New Jersey is a no-fault state for workers’ compensation, meaning that you can receive workers’ compensation benefits regardless of who was at fault for your injury. If you made a mistake that led to your injury, you’re still covered. In exchange, if your employer was at fault, you cannot sue them for negligence. Workers’ compensation is your only recourse for a work-related injury. There is a small exception for instances where an employee is intentionally injured by their employer.
Workers’ compensation benefits available in New Jersey include:
- Medical benefits. Workers’ comp will pay 100% of your medical bills for treatment that is reasonable and necessary. This includes things like prescriptions and hospital stays.
- Temporary Total Disability. TTD benefits are available for injured employees who are unable to work and are receiving medical care. TTD payments are generally 70% of the employee’s (gross) average weekly wage. The amount is subject to a maximum and minimum. For 2009, the maximum is $773.00 and the minimum is $206. These limits are based on the state average weekly wage.
- Permanent Partial Disability. A permanent partial disability entitles you to ongoing benefits. The amount of your weekly payment depends on the type of injury you have (which part of your body is disabled), as well as the severity of the injury. These benefits begin after TTD benefits end.

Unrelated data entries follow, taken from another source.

### src/source/udp_rx_pkg.sv
`default_nettype none

package udp_rx_pkg;

    localparam int IP_HDR_BYTES  = 20;
    localparam int UDP_HDR_BYTES = 8;
    localparam int HDR_BYTES     = 14 + IP_HDR_BYTES + UDP_HDR_BYTES; // ethernet header is 14 bytes

    localparam logic [7:0] PREAMBLE_BYTE = 8'h55;
    localparam logic [7:0] SFD_BYTE      = 8'hD5;

    localparam logic [15:0] ETHERTYPE_IPV4 = 16'h0800;
    localparam logic [7:0]  IP_PROTO_UDP   = 8'd17;

    localparam int BUF_ADDR_W = 11; // 2048 byte payload buffer
    localparam int CNT_W      = 16;

    // fields in wire order, first received byte sits in the top byte
    typedef struct packed {
        logic [47:0] dst_mac;
        logic [47:0] src_mac;
        logic [15:0] ethertype;
        logic [7:0]  ip_ver_ihl;
        logic [7:0]  ip_tos;
        logic [15:0] ip_total_len;
        logic [15:0] ip_id;
        logic [15:0] ip_frag;
        logic [7:0]  ip_ttl;
        logic [7:0]  ip_proto;
        logic [15:0] ip_csum;
        logic [31:0] ip_src;
        logic [31:0] ip_dst;
        logic [15:0] udp_src_port;
        logic [15:0] udp_dst_port;
        logic [15:0] udp_len;
        logic [15:0] udp_csum;
    } eth_udp_hdr_t;

    typedef struct packed {
        logic [7:0] data;
        logic       valid;
    } pay_beat_t;

    typedef struct packed {
        logic frame_end; // pulses once per frame when rx_dv drops
        logic good;
    } frame_status_t;

    typedef struct packed {
        logic [7:0] data;
        logic       last;
    } out_beat_t;

    typedef enum logic [2:0] {
        PS_IDLE,
        PS_PREAMBLE,
        PS_HEADER,
        PS_PAYLOAD,
        PS_SKIP
    } parser_state_t;

endpackage

`default_nettype wire

### src/source/rx_frame_parser.sv
`timescale 1ns/1ps
`default_nettype none

module rx_frame_parser (
    input  wire logic                     clk_i,
    input  wire logic                     rst_i,
    input  wire logic [7:0]               rx_d_i,
    input  wire logic                     rx_dv_i,
    output udp_rx_pkg::eth_udp_hdr_t      hdr_o,
    output logic                          hdr_done_o,
    output udp_rx_pkg::pay_beat_t         pay_o,
    output udp_rx_pkg::frame_status_t     status_o
);

    logic [7:0]                rxd_q;
    logic                      rxdv_q;
    logic                      rxdv_d;
    udp_rx_pkg::parser_state_t state;
    udp_rx_pkg::eth_udp_hdr_t  hdr_q;
    logic [15:0]               byte_cnt;
    logic [15:0]               pay_len;
    logic                      hdr_last;
    logic                      short_udp;
    logic                      pay_done;
    logic [7:0]                pay_data_q;
    logic                      pay_valid_q;

    assign pay_len   = hdr_q.udp_len - 16'(udp_rx_pkg::UDP_HDR_BYTES);
    assign short_udp = (hdr_q.udp_len <= 16'(udp_rx_pkg::UDP_HDR_BYTES)); // no payload at all
    assign hdr_last  = (byte_cnt == 16'(udp_rx_pkg::HDR_BYTES - 1));

    assign hdr_o = hdr_q;
    assign pay_o = '{data: pay_data_q, valid: pay_valid_q};

    always_ff @(posedge clk_i) begin
        if (rst_i) begin
            rxdv_q <= 1'b0;
            rxdv_d <= 1'b0;
        end else begin
            rxdv_q <= rx_dv_i;
            rxdv_d <= rxdv_q; // used for the rising edge in idle
        end
    end

    always_ff @(posedge clk_i) begin
        rxd_q <= rx_d_i;
        if (state == udp_rx_pkg::PS_HEADER && rxdv_q) begin
            hdr_q <= {hdr_q[udp_rx_pkg::HDR_BYTES*8-9:0], rxd_q};
        end
        if (state == udp_rx_pkg::PS_PAYLOAD) begin
            pay_data_q <= rxd_q;
        end
    end

    always_ff @(posedge clk_i) begin
        if (rst_i) begin
            state       <= udp_rx_pkg::PS_IDLE;
            byte_cnt    <= '0;
            pay_done    <= 1'b0;
            hdr_done_o  <= 1'b0;
            pay_valid_q <= 1'b0;
            status_o    <= '0;
        end else begin
            hdr_done_o  <= 1'b0;
            pay_valid_q <= 1'b0;
            status_o    <= '0;
            if (state != udp_rx_pkg::PS_IDLE && !rxdv_q) begin
                state              <= udp_rx_pkg::PS_IDLE;
                status_o.frame_end <= 1'b1;
                status_o.good      <= (state == udp_rx_pkg::PS_SKIP) && pay_done;
            end else begin
                case (state)
                    udp_rx_pkg::PS_IDLE: begin
                        byte_cnt <= '0;
                        pay_done <= 1'b0;
                        if (rxdv_q && !rxdv_d) begin
                            state <= udp_rx_pkg::PS_PREAMBLE;
                        end
                    end
                    udp_rx_pkg::PS_PREAMBLE: begin
                        if (rxd_q == udp_rx_pkg::SFD_BYTE) begin
                            state <= udp_rx_pkg::PS_HEADER;
                        end else if (rxd_q != udp_rx_pkg::PREAMBLE_BYTE) begin
                            state <= udp_rx_pkg::PS_SKIP; // malformed preamble, frame is bad
                        end
                    end
                    udp_rx_pkg::PS_HEADER: begin
                        byte_cnt <= byte_cnt + 16'd1;
                        if (hdr_last) begin
                            state      <= udp_rx_pkg::PS_PAYLOAD;
                            byte_cnt   <= '0;
                            hdr_done_o <= 1'b1;
                        end
                    end
                    udp_rx_pkg::PS_PAYLOAD: begin
                        if (short_udp) begin
                            state <= udp_rx_pkg::PS_SKIP;
                        end else begin
                            pay_valid_q <= 1'b1;
                            byte_cnt    <= byte_cnt + 16'd1;
                            if (byte_cnt == pay_len - 16'd1) begin
                                state    <= udp_rx_pkg::PS_SKIP;
                                pay_done <= 1'b1;
                            end
                        end
                    end
                    udp_rx_pkg::PS_SKIP: begin
                        state <= udp_rx_pkg::PS_SKIP; // padding and fcs until rx_dv drops
                    end
                    default: begin
                        state <= udp_rx_pkg::PS_IDLE;
                    end
                endcase
            end
        end
    end

endmodule

`default_nettype wire

### config.mk
export PLATFORM = sky130hd
export DESIGN_NAME = rx_frame_parser
export DESIGN_NICKNAME = d
export VERILOG_FILES = /design/src/source/udp_rx_pkg.sv /design/src/source/rx_frame_parser.sv
export SDC_FILE = /design/constraint.sdc
export NUM_CORES = 1
export LEC_CHECK = 0
export ABC_CLOCK_PERIOD_IN_PS = 24800
export BUFFER_PORTS_ARGS = -buffer_cell sky130_fd_sc_hd__buf_2
export CAP_MARGIN = 20
export CORE_ASPECT_RATIO = 0.9
export CORE_UTILIZATION = 46
export DETAILED_ROUTE_END_ITERATION = 10
export PLACE_DENSITY = 0.85
export SYNTH_ARGS = -nofsm -noshare
export SYNTH_HDL_FRONTEND = slang
export SYNTH_SLANG_ARGS = --single-unit
### constraint.sdc
create_clock -name clk_i -period 24.8 [get_ports clk_i]
set_input_delay 4.96 -clock clk_i [delete_from_list [all_inputs] [get_ports clk_i]]
set_output_delay 4.96 -clock clk_i [all_outputs]
set_load 0.02 [all_outputs]
-- Yosys cells after proc, flatten, opt, wreduce, memory -nomap -nowiden
Cells that the tools add are included.
- memories kept: 0
- bits in writable memories: 0
- bits of input ports: 11
- bits in read-only memories: 0
- output and inout port bits: 348
- latch bits: 0
- bits in registers: 378
- logic and storage cells: 82
- add/subtract/negate cells: 3
- mux-type cells: 16
- shifts and indexed selects: 0
- equal/unequal tests: 14
- bitwise gates (word level): 3
- reductions and logical operators: 17
- order comparisons: 1
- divide/modulo/power cells: 0
- multiply operators: 0
- operators by type and width (kind ; number):
    case mux 16 bit (3 select lines) ; 1
    2-to-1 mux 16 bit ; 2
    2-to-1 mux 3 bit ; 6
    adder 16 x 1 -> 16 bit (second input constant) ; 1
    == test 16 bit ; 1
    == test 16 x 6 -> 1 bit (second input constant) ; 1
    less-or-equal comparator 16 x 4 -> 1 bit (second input constant) ; 1
    subtractor 16 x 1 -> 16 bit (second input constant) ; 1
    subtractor 16 x 4 -> 16 bit (second input constant) ; 1
    case mux 3 bit (5 select lines) ; 1
    == test 8 bit (second input constant) ; 1
    inequality test 8 x 7 -> 1 bit (second input constant) ; 1
    AND reduction 4 bit ; 2
    == test 3 x 2 -> 1 bit (second input constant) ; 2
    inequality test 2 bit (second input constant) ; 3
    nonzero test 3 bit ; 2
    OR reduction 3 bit ; 2
    logical AND 1 bit ; 4
    2-to-1 mux 1 bit ; 4
    OR reduction 2 bit ; 2
    == test 3 x 1 -> 1 bit (second input constant) ; 1
    == test 3 bit (second input constant) ; 1
    logical NOT 3 bit ; 1
    inequality test 3 x 2 -> 1 bit (second input constant) ; 1
    other kinds (8) ; 11

-- Longest topological paths before layout
- depth after elaboration: 6
- depth in mapped cells: 9
- depth with buffers taken out: 8

-- Worst setup path after synthesis
Ideal clock, no wire load.
- path type: register to register
- start: register state[2]
- end: register hdr_q, in the netlist hdr_o[0] (enable)
- setup time: 1.448 ns
- data arrival time: 23.111 ns
- cell stages (with the launch flop): 3
- setup slack: 0.240 ns
- buffers on the path: 1
- data required time: 23.352 ns
- period minus slack after synthesis: 24.560 ns
- cells stage by stage: dfxtp_1 -> clkbuf_1 -> nor3_1
- longest elaborated chain between the ends: 2
- ends and longest elaborated chain (element ; RTL line ; source):
    start, declared ; rx_frame_parser.sv:18 ; udp_rx_pkg::parser_state_t state;
    start signal, assigned ; rx_frame_parser.sv:57 ; state <= udp_rx_pkg::PS_IDLE;
    start signal, assigned ; rx_frame_parser.sv:68 ; state <= udp_rx_pkg::PS_IDLE;
    start signal, assigned ; rx_frame_parser.sv:77 ; state <= udp_rx_pkg::PS_PREAMBLE;
    == test 3 x 2 -> 1 bit ; rx_frame_parser.sv:47 ; if (state == udp_rx_pkg::PS_HEADER && rxdv_q) begin
    logical AND 1 bit ; rx_frame_parser.sv:47 ;
    end signal, assigned ; rx_frame_parser.sv:48 ; hdr_q <= {hdr_q[udp_rx_pkg::HDR_BYTES*8-9:0], rxd_q};
    end, declared ; rx_frame_parser.sv:19 ; udp_rx_pkg::eth_udp_hdr_t hdr_q;
No other way between the ends.
A chain may end at the register's enable or synchronous reset.

-- Worst setup path after layout
- start: register hdr_q, in the netlist hdr_o[19]
- end: output hdr_o[19] (netlist name)
- RTL lines (element ; RTL line ; source):
    end, declared ; rx_frame_parser.sv:9 ; output udp_rx_pkg::eth_udp_hdr_t hdr_o,
No word-level cell between the ends.

==> metrics <==
dpl cells=1285; crit path capture type=output pin; largest net degree at the start of global routing=204; number of global-route vias before repair=between 6000 and 7000; # hold bufs at CTS=0; Slew Limit Headroom=12.5%; flops & latches, synth=378; critical path's slowest cell=edfxtp_1; post-route core utilization=between 60% and 70%; outcome=complete, no violations; CP arrival=1.34 ns; Synth area leader=edfxtp_1; Rows=56; Die X-Extent=175 µm; Post-DP HPWL=18.5 mm; Skew-Pair Late Insertion Delay=between 0.5 and 0.6 ns; worst hold path class=flip-flop to flip-flop; final std cells w/o fill=1352; Max stage delay on crit path=between 0.5 and 0.6 ns; Post-Route WL=approximately 28 mm; Starting DRT DRC Count=between 600 and 700; area occupied by multi-input gates=about 0.0012 mm²; worst-path fanout max=12; via count=6887; share of cells above drive strength 1=42.2%; Slew Limit Fails=0; syn avg cell area=21.0 µm²; VDD IR max=roughly 0.055 mV; Pre-Repair DR Iteration Count=5; setup slack after layout=~19 ns; share of the synthesized area in the top cell type=83.8%; Hold Path Depth=0; maximum capacitance violations=0; Max clock buf depth=3; R2R depth=4; post-CTS setup buffer count=0; Post-synth top flop=edfxtp_1; core area=between 0.02 and 0.03 mm²; total CTS buffers=37; Final Hold Fails=0; # DRC=0; Antenna Cells=0; RSZ-0062 raised after global routing=no; Least-Margin Pin Slew=1.31 ns; # H-tree levels=2; IO buf count=358; die height=157 µm; cell area after synthesis=around 0.012 mm²; I/O pins=359; CTS tree=yes; sum of buffers and inverters on the critical path=1; Nets=990; clock-pin slew on the worst setup and hold paths=around 0.07 ns; remaining antenna violation count=0; P&R area growth vs syn=28.1%; Wirelength per Cell=20.4 µm; Die ar.=between 0.02 and 0.03 mm²; post-cts resize count=0; Filler Cell Count=1943; minimum clock period=6.30 ns; Critical Path RT=slightly below 20 ns; Setup WS pre-CTS=18.79 ns; PwrDens=80.0 mW/mm²; worst hold slack=0.439 ns; CTS root buf=clkbuf_16; synthesis warning total=0; post-synthesis sequential area ratio=89.3%; antenna violations before repair=0; Distinct cells, synth=50; fmax=159 MHz; count of flip-flops with a built-in enable after synthesis=between 300 and 400; Final Cycle Share=between 20% and 30%; Crit path depth=1; Via density=5.09; asr flop ratio synth=0%; Register Area=between 0.01 and 0.015 mm²; first-pass GRT wire length=just under 40 mm; clock sink count=about 380; Post-Syn Instances=588; leak pwr=between 5 and 6 nW; critical-path cell list=buf_2; CP startpoint kind=flip-flop; Final setup viols=0; GPL Wtd Cong=0.865; Clock Skew=0.0175 ns; total negative slack=0 ns; overall routing resource usage=18.9%; synth top area cells=edfxtp_1 84%, dfxtp_1 5.5%, xnor2_1 1.7%; Setup CP Type=flip-flop to output pin; Initial Util=47.1%; Mapped Nets=602; largest delay contributor family on the critical path=flip-flops; gr ovfl total=0
report_power, final:
group          switching (mW)  internal (mW)  leakage (nW)
Clock                   0.235          0.338         0.608
Combinational         0.00228        0.00179          1.82
Sequential            0.00146          0.686          3.37
Total                   0.239           1.03          5.79
cells in the mapped netlist, drive strengths merged (2+ instances only):
| master | n |
|---|---|
| edfxtp | 344 |
| dfxtp | 34 |
| nor2 | 25 |
| xnor2 | 24 |
| nor4 | 18 |
| inv | 13 |
| nand2 | 11 |
| nor3 | 9 |
| xor2 | 9 |
| a21oi | 8 |
| clkbuf | 8 |
| nand2b | 8 |
| nand4 | 8 |
| o21ai | 7 |
| nand3 | 6 |
| buf | 4 |
| nor2b | 4 |
| ha | 3 |
| nor3b | 3 |
| o22ai | 3 |
| a21o | 2 |
| a31oi | 2 |
| and3 | 2 |
| and4 | 2 |
| nand3b | 2 |
| nand4b | 2 |
| o2111a | 2 |
| o211a | 2 |
| o311ai | 2 |
| o31a | 2 |
| or2 | 2 |
| or3 | 2 |
metal layers:
metal | up-vias | GRT usage, % | wire [µm]
met1 | 3385 | 24.7 | 11000
met3 | 31 | 6.62 | 2920
met2 | 401 | 30.8 | 13300
li1 | 3070 | - | -
met5 | - | 0 | 0
met4 | 0 | 3.93 | 285
cells in the final DEF, fill, tap and decap left out, drive strengths merged, types with 4 or more instances in the layout:
master,Yosys,layout
buf,4,361
edfxtp,344,344
clkbuf,8,47
dfxtp,34,34
nor2,25,25
xnor2,24,24
nor4,18,18
inv,13,16
nand2,11,11
clkinv,0,10
xor2,9,9
nor3,9,9
nand2b,8,8
a21oi,8,8
nand4,8,8
o21ai,7,7
nand3,6,6
nor2b,4,4
bufinv,0,4
cell type report:
class,count,share of cell area (%)
clock inverters,20,1.44
well taps,348,2.76
flip-flops and latches,378,69.7
clock buffers,47,6.49
multi-input cells,185,7.75
inverters,13,0.309
repair buffers,361,11.6
registers in the layout, indices dropped and copies added, names as in the netlist:
name	count
hdr_o	336
byte_cnt	16
pay_data_q	8
rxd_q	8
state	3
status_o	2
hdr_done_o	1
pay_done	1
pay_valid_q	1
rxdv_d	1
rxdv_q	1
per-stage QoR:
stage | cell area [µm²] | power [mW]
2_1_floorplan | 12300 | 0.703
3_3_place_gp | 14500 | 0.705
3_5_place_dp | 14500 | 0.705
4_1_cts | 15800 | 1.27
5_1_grt | 15800 | 1.30
6_report | 15800 | 1.26
worst paths after layout:
check / startpoint / endpoint / slack (ns)
max: hdr_o[19] / hdr_o[19] / 18.50
min: hdr_o[100] / hdr_o[108] / 0.44
max reg2reg: state[1] / hdr_o[161] / 21.83
min reg2reg: hdr_o[100] / hdr_o[108] / 0.44
cells by family (layout without fill, tap and decap cells):
logic type      count (synthesis)  count (layout)  synth area share [%]
buf+inv                        25             441                 0.822
simple gates                  107             107                  4.80
mux                             1               1                0.0812
compound gates                 41              41                  2.36
fa+ha+maj                       3               3                 0.304
xor+xnor                       33              33                  2.34
flops                         378             378                  89.3
Note: power is estimated with default switching activity, not from simulation.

- Permanent Total Disability. If you are unable to return to any type of work due to a work-related injury, more permanent benefits are available. These benefits are generally 70% of your (gross) average weekly wage – the same amount you were receiving for TTD. Permanent total disability is available for life.
Under the New Jersey workers’ compensation system, there is seven day waiting period before a worker is entitled to benefits. Benefits are then retroactive to the first day of disability.
In New Jersey, the employer or carrier is permitted to specify the doctor who treats work-related injuries. In other words, your employer or the insurance company can tell you which doctor you have to see. However, if you do not feel you are receiving the medical care you need, you can file a motion and a judge will determine whether you are entitled to additional or different treatment.
Workers’ compensation attorneys charge clients on a contingency basis. This means that you only pay if your attorney gets you benefits. If you lose your case and receive nothing, you pay nothing. Because you won’t have to pay an hourly fee for your lawyer’s time, it makes sense to go with the best lawyer or firm that you can find. We recommend finding a lawyer or firm who focuses their practice on representing injured workers, rather than a firm or attorney who only does workers’ comp on the side.
In New Jersey, attorney fees for workers’ compensation cases are limited to 20% of the award, subject to a maximum amount. This means that if you end up getting $50,000, your attorney can receive $10,000. If you recover nothing, you will not pay any attorney fees.
There are important steps to follow in order to ensure that you receive benefits. First, you should notify your employer of your injury as soon as possible. Notice does not have to be in writing, but you should tell your employer immediately if you are hurt. The employer is then required to file a first report of accident. Then, you have a certain amount of time to file a claim with the Division of Workers’ Compensation. You have two years from the date of injury to file a claim. If you have received benefits, you have two years from the date of the last payment. If you are filing a claim for an occupational injury, you have two years from the last time you were exposed. If you miss these deadlines, your claim could be barred forever.
Workers’ compensation cases and claims are not lawsuits. They are more similar to claims against a health insurance carrier. Your attorney will be working with the insurance company, not directly with your employer. But unlike a health insurance claim, attorneys are often hired for a workers’ compensation claim. Hiring an attorney who has experience negotiating with insurance companies and navigating the New Jersey workers’ compensation system can make a difference.
We always recommend consulting with an attorney if you are injured on the job. You may need help getting a claim started if your employer is dragging their feet. Or maybe you need additional medical care, or believe you aren’t receiving the proper wage loss benefits. A good workers’ compensation lawyer can guide you through the process and give you peace of mind that you’ll be receiving the benefits to which you’re entitled.